Ahmad Rahami, the man accused of planting bombs in Seaside Park and Chelsea section of New York, and leaving a backpack of explosives near an NJ Transit station in Elizabeth, has made no secret of his hatred of America.

He frequently went to the Middle East, and even his own father had labeled his as a “terrorist" in a call to the FBI. The mother of his child said he railed against Western values and culture.

But what about other individuals who launch attacks in malls or plant explosive devices in populated areas. Are all of them "terrorists" as well?

“Anyone who puts a bomb in any place that could harm individuals, that’s an act of terrorism,” Sen. Bob Menendez of New Jersey said Monday.

 

But according to Randy Sutton, a law enforcement terror expert and a national spokesman for Blue Lives Matter, it's not that simple.

“Terrorism is the commission of an act or a threat to commit an act of violence for political purposes, in order to achieve a political end. That’s what separates any old violent act. It’s the motivation behind it,” he said.

So what about someone mentally disturbed who sees something on TV or online and decides to “join the cause” by building a bomb and setting it off in a shopping center—  should that person be considered a terrorist?

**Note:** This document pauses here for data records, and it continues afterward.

===== src/rtl/prof_mod_pkg.sv =====
package prof_mod_pkg;

    // Pin interpretation codes (other codes fall back to single tone)
    localparam logic [2:0] CFG_TONE  = 3'b000;
    localparam logic [2:0] CFG_LVL2  = 3'b001;
    localparam logic [2:0] CFG_LVL4  = 3'b010;
    localparam logic [2:0] CFG_FULL  = 3'b011;
    localparam logic [2:0] CFG_SWEEP = 3'b100;
    localparam logic [2:0] CFG_RAMP  = 3'b101;

    typedef struct packed {
        logic up;
        logic hold;
        logic ramp;
    } ctl_flags_t;

endpackage


===== src/rtl/prof_pin_decode.sv =====
module prof_pin_decode
    import prof_mod_pkg::*;
#(
    parameter int N_PINS = 4
) (
    input  logic [2:0]        cfg,
    input  logic [N_PINS-1:0] pins,
    output logic [N_PINS-1:0] sel,
    output ctl_flags_t        flags
);

    always_comb begin
        sel   = '0;
        flags = '0;
        case (cfg)
            CFG_LVL2:  sel[0]   = pins[0];
            CFG_LVL4:  sel[1:0] = pins[1:0];
            CFG_FULL:  sel      = pins;
            CFG_SWEEP: begin
                flags.up   = pins[0];
                flags.hold = pins[1];
            end
            CFG_RAMP:  flags.ramp = pins[N_PINS-1];
            default:   ;
        endcase
    end

endmodule


===== src/rtl/prof_word_file.sv =====
module prof_word_file #(
    parameter int WORD_W = 32,
    parameter int ADDR_W = 4
) (
    input  logic              clk,
    input  logic              rst_n,
    input  logic              wr_en,
    input  logic [ADDR_W-1:0] wr_addr,
    input  logic [WORD_W-1:0] wr_data,
    input  logic [ADDR_W-1:0] rd_addr,
    output logic [WORD_W-1:0] rd_data
);

    localparam int DEPTH = 1 << ADDR_W;

    logic [DEPTH-1:0]             hit;
    logic [DEPTH-1:0][WORD_W-1:0] ent_d, ent_q;

    for (genvar e = 0; e < DEPTH; e++) begin : g_hit
        assign hit[e] = wr_en && (wr_addr == ADDR_W'(e));
    end

    always_comb begin
        ent_d = ent_q;
        for (int e = 0; e < DEPTH; e++) begin
            if (hit[e]) ent_d[e] = wr_data;
        end
    end

    always_ff @(posedge clk or negedge rst_n) begin
        if (!rst_n) ent_q <= '0;
        else        ent_q <= ent_d;
    end

    assign rd_data = ent_q[rd_addr];

endmodule


===== src/rtl/prof_mod_ctrl.sv =====
module prof_mod_ctrl
    import prof_mod_pkg::*;
#(
    parameter int N_PINS = 4,
    parameter int WORD_W = 32
) (
    input  logic              clk,
    input  logic              rst_n,
    input  logic [N_PINS-1:0] prof_pin,
    input  logic [2:0]        cfg_mode,
    input  logic              wr_en,
    input  logic [N_PINS-1:0] wr_addr,
    input  logic [WORD_W-1:0] wr_data,
    output logic [WORD_W-1:0] mod_word,
    output logic              sweep_up,
    output logic              sweep_hold,
    output logic              ramp_up
);

    typedef struct packed {
        logic [N_PINS-1:0] pin;
        logic [2:0]        cfg;
        logic [WORD_W-1:0] word;
        ctl_flags_t        flags;
    } state_t;

    state_t            st_d, st_q;
    logic [N_PINS-1:0] sel;
    ctl_flags_t        dec_flags;
    logic [WORD_W-1:0] rd_word;
    logic [N_PINS-1:0] pin_smp;
    logic [2:0]        cfg_smp;

    prof_pin_decode #(.N_PINS(N_PINS)) u_dec (
        .cfg   (st_q.cfg),
        .pins  (st_q.pin),
        .sel   (sel),
        .flags (dec_flags)
    );

    prof_word_file #(.WORD_W(WORD_W), .ADDR_W(N_PINS)) u_file (
        .clk     (clk),
        .rst_n   (rst_n),
        .wr_en   (wr_en),
        .wr_addr (wr_addr),
        .wr_data (wr_data),
        .rd_addr (sel),
        .rd_data (rd_word)
    );

    always_comb begin
        st_d       = st_q;
        st_d.pin   = prof_pin;
        st_d.cfg   = cfg_mode;
        st_d.word  = rd_word;
        st_d.flags = dec_flags;
    end

    always_ff @(posedge clk or negedge rst_n) begin
        if (!rst_n) st_q <= '0;
        else        st_q <= st_d;
    end

    assign mod_word   = st_q.word;
    assign sweep_up   = st_q.flags.up;
    assign sweep_hold = st_q.flags.hold;
    assign ramp_up    = st_q.flags.ramp;
    assign pin_smp    = st_q.pin;
    assign cfg_smp    = st_q.cfg;

endmodule


===== config.mk =====
export PLATFORM = sky130hd
export DESIGN_NAME = prof_mod_ctrl
export DESIGN_NICKNAME = d
export VERILOG_FILES = /design/src/rtl/prof_mod_pkg.sv /design/src/rtl/prof_pin_decode.sv /design/src/rtl/prof_word_file.sv /design/src/rtl/prof_mod_ctrl.sv
export SDC_FILE = /design/constraint.sdc
export NUM_CORES = 1
export LEC_CHECK = 0
export BUFFER_PORTS_ARGS = -buffer_cell sky130_fd_sc_hd__buf_4
export CAP_MARGIN = 20
export CELL_PAD_IN_SITES_DETAIL_PLACEMENT = 1
export CELL_PAD_IN_SITES_GLOBAL_PLACEMENT = 2
export CORE_MARGIN = 1
export CORE_UTILIZATION = 47
export DETAILED_ROUTE_END_ITERATION = 10
export GPL_ROUTABILITY_DRIVEN = 0
export MAX_ROUTING_LAYER = met4
export PLACE_DENSITY = 0.94
export SYNTH_ARGS = -nofsm -noshare
export SYNTH_HDL_FRONTEND = slang
export SYNTH_SLANG_ARGS = --single-unit

===== constraint.sdc =====
create_clock -name clk -period 4.76 [get_ports clk]
set_clock_uncertainty 0.2 [all_clocks]
set_input_delay 0.238 -clock clk [delete_from_list [all_inputs] [get_ports clk]]
set_output_delay 0.238 -clock clk [all_outputs]
set_load 0.02 [all_outputs]

==> results.md, run 1 <==
* Max-Cap Viols at 0
* Routed WL per cell at 26.6 um
* DRC viols at 0
* Area Growth Syn to Fin at 15.3%
* Core ar. at 50600 um^2
* Relative slew slack at 26.3%
* Post-placement cell area at 25600 um^2
* Initial core utilization at 48.0%
* Critical path arrival at 3700 ps
* Routed vias at about 16000
* Syn avg cell area at 12.7 um^2
* Syn Nets at 1967
* GRT Util Overall at 28.8%
* Reg power frac at roughly half
* Psw at 0.00364 W
* Worst-Skew Late Latency at 630 ps
* # setup viols final at 0
* DRT Pass-1 Iters at 5
* DR vias/cell at 6.05
* RSZ-0062 raised after global routing: false
* Initial antenna violation count at 1
* Crit path capture type: flip-flop
* Final Net Count at 2031
* GRT overflow at 0
* Maximum fanout along the worst path at 12
* Peak Freq at 294 MHz
* Gate power share at 16.7%
* Hold Crit Depth at 2
* Final min period at 3400 ps
* Final Cycle Share at 71.4%
* Area of the die at 52600 um^2
* Total power at approximately 0.013 W
* Clock slew at reported path FFs at 70 ps
* R2R depth at 6
* Final WL at between 70000 and 80000 um
* Sw frac at 27.3%
* Root Buffer: clkbuf_16
* Die H at approximately 230 um
* Worst slew pin tran at 1100 ps
* Setup TNS at 0 ps
* Most common cell after layout, fill and taps aside: dfrtp_1
* Most frequent cells in the layout: dfrtp_1 (554), mux2_2 (500), nand2_1 (375)
* Post-DP HPWL at between 30000 and 40000 um
* Sequential element share of the synthesized area at a little under three fifths
* Pre-CTS setup slack at about 1600 ps
* Mapped cell area at 24300 um^2
* Setup slack after layout at 1360 ps
* Critical path launch point type: flip-flop
* Routed Antenna Nets at 0
* IO Port Bufs at 80
* Cell area after layout at 28000 um^2
* Num rows at 82
* Largest net degree at the start of global routing at 113
* Pwr Density at 477 nW/um^2
* First DRT Iteration DRCs at 1084
* Critical Path RT at 5060 ps
* Share of layout cells above drive strength 1 at approximately 38%
* Vias in the first global route at 18220
* Internal power at 0.00972 W
* Crit Path Category: flip-flop to flip-flop
* Distinct cells, synth at 30
* Io pins at 81
* Clock sink count at between 500 and 600
* Syn Inst Count at slightly below 2000
* Fin util at approximately 55%
* Fin. max-slew vios at 0
* H-tree depth at 2
* Die X at 229 um
* Num CTS Buffers at 58
* Clk pwr share at 35.1%
* CTS tree: yes
* Max VDD drop at 0.277 mV
* Clock Tree Buf Depth at 3
* Setup Fix Bufs, Post-CTS at 0
* Hold Path Class: input pin to flip-flop
* Yosys warning count at 0
* Static leakage at 12.5 nW
* Status: complete, no violations
* Yosys reg bits at between 500 and 600
* First-pass GRT wire length at between 100000 and 150000 um
* Final hold violations at 0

“If they are doing it in order to achieve a political end, the answer to that is yes,” said Sutton.

He stressed the fact that someone may or may not be crazy doesn’t play into how we define an act of terror.

“Who doesn’t have a screw loose if he’s willing to strap on a suicide vest and blow themselves up? Everybody that does that has a mental problem as far as I’m concerned,” he said. “What normal sane individual wants to plant a device that is going to maim and kill other people? That isn’t normal behavior.”

In other words: “Whether someone has emotional or mental issues really is not part of the process in determining if someone is committing a terrorist act. If the ideology is what inspired the violence and they have committed that act in the name to further that goal, then yeah that’s a terrorist incident."

He stressed there can be a terrifying act that is not terrorism.

“It comes down to what they hope to gain, what is the motivation,” he said.

Sutton pointed out initially when the bombings in New York and New Jersey took place several days ago, New York Mayor Bill de Blasio was hesitant to label it as an act of terrorism because it’s wasn’t clear yet what the motivation was.

He added organizations like ISIS “take advantage of people with mental issues, they actively try to get people who are unbalanced to take up their cause because they make the perfect terrorist, they absorb an ideology and then they commit a violent act in the name of that ideology.”

The bottom line, said Sutton, is “we look at this through an experienced eye at this point, we have seen so many attacks motivated by the same type of ideology it’s understandable why people go to a label of terrorism.”